## **Initialize**

In [4]:
pip install datasets transformers

Looking in indexes: https://pypi.org/simple, https://us-python.pkg.dev/colab-wheels/public/simple/


Transformers provides APIs and tools to easily download and train state-of-the-art pretrained models. Using pretrained models can reduce your compute costs, carbon footprint, and save you the time and resources required to train a model from scratch.

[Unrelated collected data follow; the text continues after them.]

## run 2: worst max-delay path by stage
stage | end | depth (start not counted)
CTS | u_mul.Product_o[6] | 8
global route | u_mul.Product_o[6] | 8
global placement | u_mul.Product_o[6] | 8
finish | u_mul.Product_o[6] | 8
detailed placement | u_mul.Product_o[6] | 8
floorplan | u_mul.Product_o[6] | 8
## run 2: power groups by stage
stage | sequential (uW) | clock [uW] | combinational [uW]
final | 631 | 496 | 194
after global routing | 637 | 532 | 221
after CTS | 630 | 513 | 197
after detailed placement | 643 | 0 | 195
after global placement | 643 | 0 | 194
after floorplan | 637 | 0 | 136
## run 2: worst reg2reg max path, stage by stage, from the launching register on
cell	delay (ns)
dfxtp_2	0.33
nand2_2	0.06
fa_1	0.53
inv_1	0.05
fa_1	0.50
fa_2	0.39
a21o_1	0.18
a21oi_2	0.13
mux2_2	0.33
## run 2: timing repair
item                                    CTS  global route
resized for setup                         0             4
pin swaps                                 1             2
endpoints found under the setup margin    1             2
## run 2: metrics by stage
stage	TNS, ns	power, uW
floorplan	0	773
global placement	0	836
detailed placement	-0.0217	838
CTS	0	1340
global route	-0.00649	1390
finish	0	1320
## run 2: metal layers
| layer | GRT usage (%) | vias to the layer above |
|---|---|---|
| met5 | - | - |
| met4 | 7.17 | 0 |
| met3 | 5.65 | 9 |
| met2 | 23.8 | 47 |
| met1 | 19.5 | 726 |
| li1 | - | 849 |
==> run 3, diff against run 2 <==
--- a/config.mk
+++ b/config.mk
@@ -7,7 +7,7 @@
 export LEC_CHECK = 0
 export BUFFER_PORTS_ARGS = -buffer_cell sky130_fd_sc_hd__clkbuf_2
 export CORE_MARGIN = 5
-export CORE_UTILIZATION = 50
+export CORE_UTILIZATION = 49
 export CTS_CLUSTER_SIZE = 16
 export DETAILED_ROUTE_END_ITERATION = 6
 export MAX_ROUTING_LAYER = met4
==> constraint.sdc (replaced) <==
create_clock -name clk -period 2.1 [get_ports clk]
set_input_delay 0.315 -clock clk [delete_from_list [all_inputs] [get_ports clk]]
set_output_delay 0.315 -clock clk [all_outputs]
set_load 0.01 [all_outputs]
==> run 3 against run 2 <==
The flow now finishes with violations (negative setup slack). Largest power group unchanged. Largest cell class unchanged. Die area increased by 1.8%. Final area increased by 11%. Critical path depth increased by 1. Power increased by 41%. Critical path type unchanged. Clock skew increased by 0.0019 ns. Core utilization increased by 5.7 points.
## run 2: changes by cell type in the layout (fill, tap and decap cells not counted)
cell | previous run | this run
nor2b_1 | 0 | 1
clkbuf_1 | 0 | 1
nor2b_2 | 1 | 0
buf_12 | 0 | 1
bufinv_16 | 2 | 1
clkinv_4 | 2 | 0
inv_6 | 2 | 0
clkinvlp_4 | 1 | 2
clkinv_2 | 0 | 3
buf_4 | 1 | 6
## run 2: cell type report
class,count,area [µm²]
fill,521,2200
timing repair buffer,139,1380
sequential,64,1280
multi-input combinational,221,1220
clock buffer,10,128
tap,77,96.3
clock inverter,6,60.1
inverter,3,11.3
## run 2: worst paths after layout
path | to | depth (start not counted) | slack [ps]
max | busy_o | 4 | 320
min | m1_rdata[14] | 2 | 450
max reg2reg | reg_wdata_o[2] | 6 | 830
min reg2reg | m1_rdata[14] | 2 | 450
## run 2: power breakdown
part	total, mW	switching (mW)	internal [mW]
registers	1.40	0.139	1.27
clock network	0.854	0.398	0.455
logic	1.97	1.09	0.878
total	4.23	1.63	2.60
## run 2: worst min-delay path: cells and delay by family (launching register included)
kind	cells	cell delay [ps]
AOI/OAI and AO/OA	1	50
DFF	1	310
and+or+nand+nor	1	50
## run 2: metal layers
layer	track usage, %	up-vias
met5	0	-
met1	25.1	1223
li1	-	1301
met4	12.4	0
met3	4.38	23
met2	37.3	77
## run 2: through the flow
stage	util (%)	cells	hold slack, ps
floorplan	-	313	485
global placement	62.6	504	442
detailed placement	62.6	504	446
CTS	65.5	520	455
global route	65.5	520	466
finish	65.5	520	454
$ cat config.mk
export PLATFORM = sky130hd
export DESIGN_NAME = riscv_multicycle_seq
export DESIGN_NICKNAME = d
export VERILOG_FILES = /design/src/rtl/riscv_multicycle_seq_pkg.sv /design/src/rtl/riscv_multicycle_seq_opcode_legal.sv /design/src/rtl/riscv_multicycle_seq.sv
export SDC_FILE = /design/constraint.sdc
export NUM_CORES = 1
export LEC_CHECK = 0
export ABC_AREA = 0
export BUFFER_PORTS_ARGS = -buffer_cell sky130_fd_sc_hd__buf_2
export CAP_MARGIN = 5
export CORE_MARGIN = 3
export CORE_UTILIZATION = 40
export DETAILED_ROUTE_END_ITERATION = 8
export GPL_TIMING_DRIVEN = 0
export MAX_ROUTING_LAYER = met4
export SYNTH_ARGS = -nofsm -noshare
export SYNTH_HDL_FRONTEND = slang
export SYNTH_SLANG_ARGS = --single-unit
$ cat constraint.sdc
create_clock -name clk -period 2.6 [get_ports clk]
set_input_delay 0.39 -clock clk [delete_from_list [all_inputs] [get_ports clk]]
set_output_delay 0.39 -clock clk [all_outputs]
set_load 0.005 [all_outputs]
===== config.mk =====
export PLATFORM = sky130hd
export DESIGN_NAME = clock_generator
export DESIGN_NICKNAME = d
export VERILOG_FILES = /design/src/rtl/clock_generator_pkg.sv /design/src/rtl/clock_generator_flipflop_112.sv /design/src/rtl/clock_generator.sv
export SDC_FILE = /design/constraint.sdc
export NUM_CORES = 1
export LEC_CHECK = 0
export ABC_CLOCK_PERIOD_IN_PS = 1850
export BUFFER_PORTS_ARGS = -buffer_cell sky130_fd_sc_hd__buf_2
export CORE_AREA = 2 2 39 41
export CTS_BUF_LIST = sky130_fd_sc_hd__clkbuf_16
export DETAILED_ROUTE_END_ITERATION = 10
export DIE_AREA = 0 0 41 43
export GPL_TIMING_DRIVEN = 1
export SLEW_MARGIN = 40
export SYNTH_ARGS = -nofsm -noshare
export SYNTH_HDL_FRONTEND = slang
export SYNTH_SLANG_ARGS = --single-unit

===== constraint.sdc =====
create_clock -name rawclk -period 1.85 [get_ports rawclk]
set_clock_uncertainty 0.05 [all_clocks]
set_input_delay 0.185 -clock rawclk [delete_from_list [all_inputs] [get_ports rawclk]]
set_output_delay 0.185 -clock rawclk [all_outputs]
set_load 0.005 [all_outputs]
## config.mk

```make
export PLATFORM = sky130hd
export DESIGN_NAME = key_stream_tx
export DESIGN_NICKNAME = d
export VERILOG_FILES = /design/src/rtl/key_stream_pkg.sv /design/src/rtl/key_shift_reg.sv /design/src/rtl/key_stream_tx.sv
export SDC_FILE = /design/constraint.sdc
export NUM_CORES = 1
export LEC_CHECK = 0
export BUFFER_PORTS_ARGS = -buffer_cell sky130_fd_sc_hd__buf_2
export CAP_MARGIN = 25
export CELL_PAD_IN_SITES_DETAIL_PLACEMENT = 1
export CELL_PAD_IN_SITES_GLOBAL_PLACEMENT = 1
export CORE_MARGIN = 5
export CORE_UTILIZATION = 37
export CTS_CLUSTER_DIAMETER = 150
export DETAILED_ROUTE_END_ITERATION = 12
export PLACE_DENSITY_LB_ADDON = 0.08
export RECOVER_POWER = 50
export SLEW_MARGIN = 20
export SYNTH_ARGS = -nofsm -noshare
export SYNTH_HDL_FRONTEND = slang
export SYNTH_SLANG_ARGS = --single-unit
```

## constraint.sdc

```tcl
create_clock -name clk -period 1.6 [get_ports clk]
set_input_delay 0.16 -clock clk [delete_from_list [all_inputs] [get_ports clk]]
set_output_delay 0.16 -clock clk [all_outputs]
set_load 0.005 [all_outputs]
```
[config.mk]
export PLATFORM = sky130hd
export DESIGN_NAME = apb_slave_regfile
export DESIGN_NICKNAME = d
export VERILOG_FILES = /design/src/rtl/apb_slave_regfile.sv
export SDC_FILE = /design/constraint.sdc
export NUM_CORES = 1
export LEC_CHECK = 0
export BUFFER_PORTS_ARGS = -buffer_cell sky130_fd_sc_hd__buf_2
export CAP_MARGIN = 20
export CELL_PAD_IN_SITES_DETAIL_PLACEMENT = 1
export CELL_PAD_IN_SITES_GLOBAL_PLACEMENT = 2
export CORE_MARGIN = 5
export CORE_UTILIZATION = 46
export DETAILED_ROUTE_END_ITERATION = 8
export GPL_TIMING_DRIVEN = 0
export PLACE_DENSITY = 0.92
export SLEW_MARGIN = 20
export SYNTH_ARGS = -nofsm -noshare
export SYNTH_HDL_FRONTEND = slang
export SYNTH_SLANG_ARGS = --single-unit
[constraint.sdc]
create_clock -name PCLK -period 8.4 [get_ports PCLK]
set_input_delay 0.84 -clock PCLK [delete_from_list [all_inputs] [get_ports PCLK]]
set_output_delay 0.84 -clock PCLK [all_outputs]
set_load 0.005 [all_outputs]
[src/rtl/apb_slave_regfile.sv]
// rtl/apb_slave_regfile.sv - APB completer with a wait-stated 32-bit register bank
//
// Purpose:
//   Terminates APB transfers from an upstream master. It holds DEPTH 32-bit
//   registers indexed directly by PADDR, inserts WAIT_CYCLES wait states per
//   transfer, and flags out-of-range indices with PSLVERR.
//
// Ports:
//   PCLK     in   1   clock, rising edge
//   PRESET   in   1   synchronous active-high reset
//   PSEL     in   1   completer select
//   PENABLE  in   1   access-phase strobe
//   PWRITE   in   1   1 = write, 0 = read
//   PADDR    in   8   register index (no byte-lane scaling)
//   PWDATA   in   32  write data
//   PRDATA   out  32  read data while PREADY=1, otherwise 0
//   PREADY   out  1   transfer completes in the cycle PREADY=1
//   PSLVERR  out  1   error response, only ever set together with PREADY

module apb_slave_regfile #(
    parameter int          DEPTH       = 16,
    parameter int          WAIT_CYCLES = 1,
    parameter logic [31:0] RST_VAL     = 32'h0000_0000
) (
    input  logic        PCLK,
    input  logic        PRESET,
    input  logic        PSEL,
    input  logic        PENABLE,
    input  logic        PWRITE,
    input  logic [7:0]  PADDR,
    input  logic [31:0] PWDATA,
    output logic [31:0] PRDATA,
    output logic        PREADY,
    output logic        PSLVERR
);

    localparam logic [1:0] ST_IDLE   = 2'd0;
    localparam logic [1:0] ST_ACCESS = 2'd1;
    localparam logic [1:0] ST_DONE   = 2'd2;

    localparam int             CNT_W   = (WAIT_CYCLES < 1) ? 1 : $clog2(WAIT_CYCLES + 1);
    localparam logic [CNT_W-1:0] CNT_MAX = CNT_W'(WAIT_CYCLES);

    logic [1:0]       state;
    logic [CNT_W-1:0] cnt;
    logic [7:0]       lat_addr;
    logic             lat_write;
    logic [31:0]      lat_wdata;
    logic [31:0]      regs [0:DEPTH-1];

    logic        setup;
    logic        addr_ok;
    logic        commit;
    logic [31:0] rd_sel;

    // A setup cycle relatches the request from any state: it starts a transfer
    // from IDLE/DONE and restarts an unfinished one in ACCESS.
    assign setup   = PSEL && !PENABLE;
    assign addr_ok = int'(lat_addr) < DEPTH;

    assign PREADY  = (state == ST_ACCESS) && PSEL && PENABLE && (cnt == CNT_MAX);
    assign PSLVERR = PREADY && !addr_ok;
    assign commit  = PREADY && lat_write && addr_ok;

    // Read mux built as a compare loop so out-of-range indices never address
    // past the end of the array.
    always_comb begin
        rd_sel = '0;
        for (int i = 0; i < DEPTH; i++) begin
            if (lat_addr == 8'(i)) begin
                rd_sel = regs[i];
            end
        end
    end

    assign PRDATA = (PREADY && addr_ok) ? rd_sel : 32'h0;

    always_ff @(posedge PCLK) begin
        if (PRESET) begin
            state <= ST_IDLE;
        end else begin
            case (state)
                ST_IDLE: begin
                    if (setup) begin
                        state <= ST_ACCESS;
                    end
                end
                ST_ACCESS: begin
                    if (!PSEL) begin
                        state <= ST_IDLE;
                    end else if (PREADY) begin
                        state <= ST_DONE;
                    end
                end
                ST_DONE: begin
                    // Holding PSEL/PENABLE high parks here; only a drop or a
                    // fresh setup cycle leaves.
                    if (setup) begin
                        state <= ST_ACCESS;
                    end else if (!PSEL || !PENABLE) begin
                        state <= ST_IDLE;
                    end
                end
                default: state <= ST_IDLE;
            endcase
        end
    end

    always_ff @(posedge PCLK) begin
        if (PRESET) begin
            cnt <= '0;
        end else if (setup) begin
            cnt <= '0;
        end else if ((state == ST_ACCESS) && PSEL && PENABLE && (cnt < CNT_MAX)) begin
            cnt <= cnt + 1'b1;
        end
    end

    always_ff @(posedge PCLK) begin
        if (PRESET) begin
            lat_addr  <= '0;
            lat_write <= 1'b0;
            lat_wdata <= '0;
        end else if (setup) begin
            lat_addr  <= PADDR;
            lat_write <= PWRITE;
            lat_wdata <= PWDATA;
        end
    end

    // Commit happens on the edge ending the PREADY cycle, so a read in the
    // same transfer never observes it.
    always_ff @(posedge PCLK) begin
        if (PRESET) begin
            for (int i = 0; i < DEPTH; i++) begin
                regs[i] <= RST_VAL;
            end
        end else if (commit) begin
            for (int i = 0; i < DEPTH; i++) begin
                if (lat_addr == 8'(i)) begin
                    regs[i] <= lat_wdata;
                end
            end
        end
    end

endmodule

Datasets is a lightweight library providing two main features:
1. one-line dataloaders for many public datasets: one-liners to download and pre-process any of the number of datasets major public datasets (text datasets in 467 languages and dialects, image datasets, audio datasets, etc.) provided on the HuggingFace Datasets Hub. With a simple command like squad_dataset = load_dataset("squad"), get any of these datasets ready to use in a dataloader for training/evaluating a ML model (Numpy/Pandas/PyTorch/TensorFlow/JAX),

2. efficient data pre-processing: simple, fast and reproducible data pre-processing for the above public datasets as well as your own local datasets in CSV/JSON/text/PNG/JPEG/etc. With simple commands like processed_dataset = dataset.map(process_example), efficiently prepare the dataset for inspection and ML model evaluation and training.

In [5]:
from huggingface_hub import notebook_login
notebook_login()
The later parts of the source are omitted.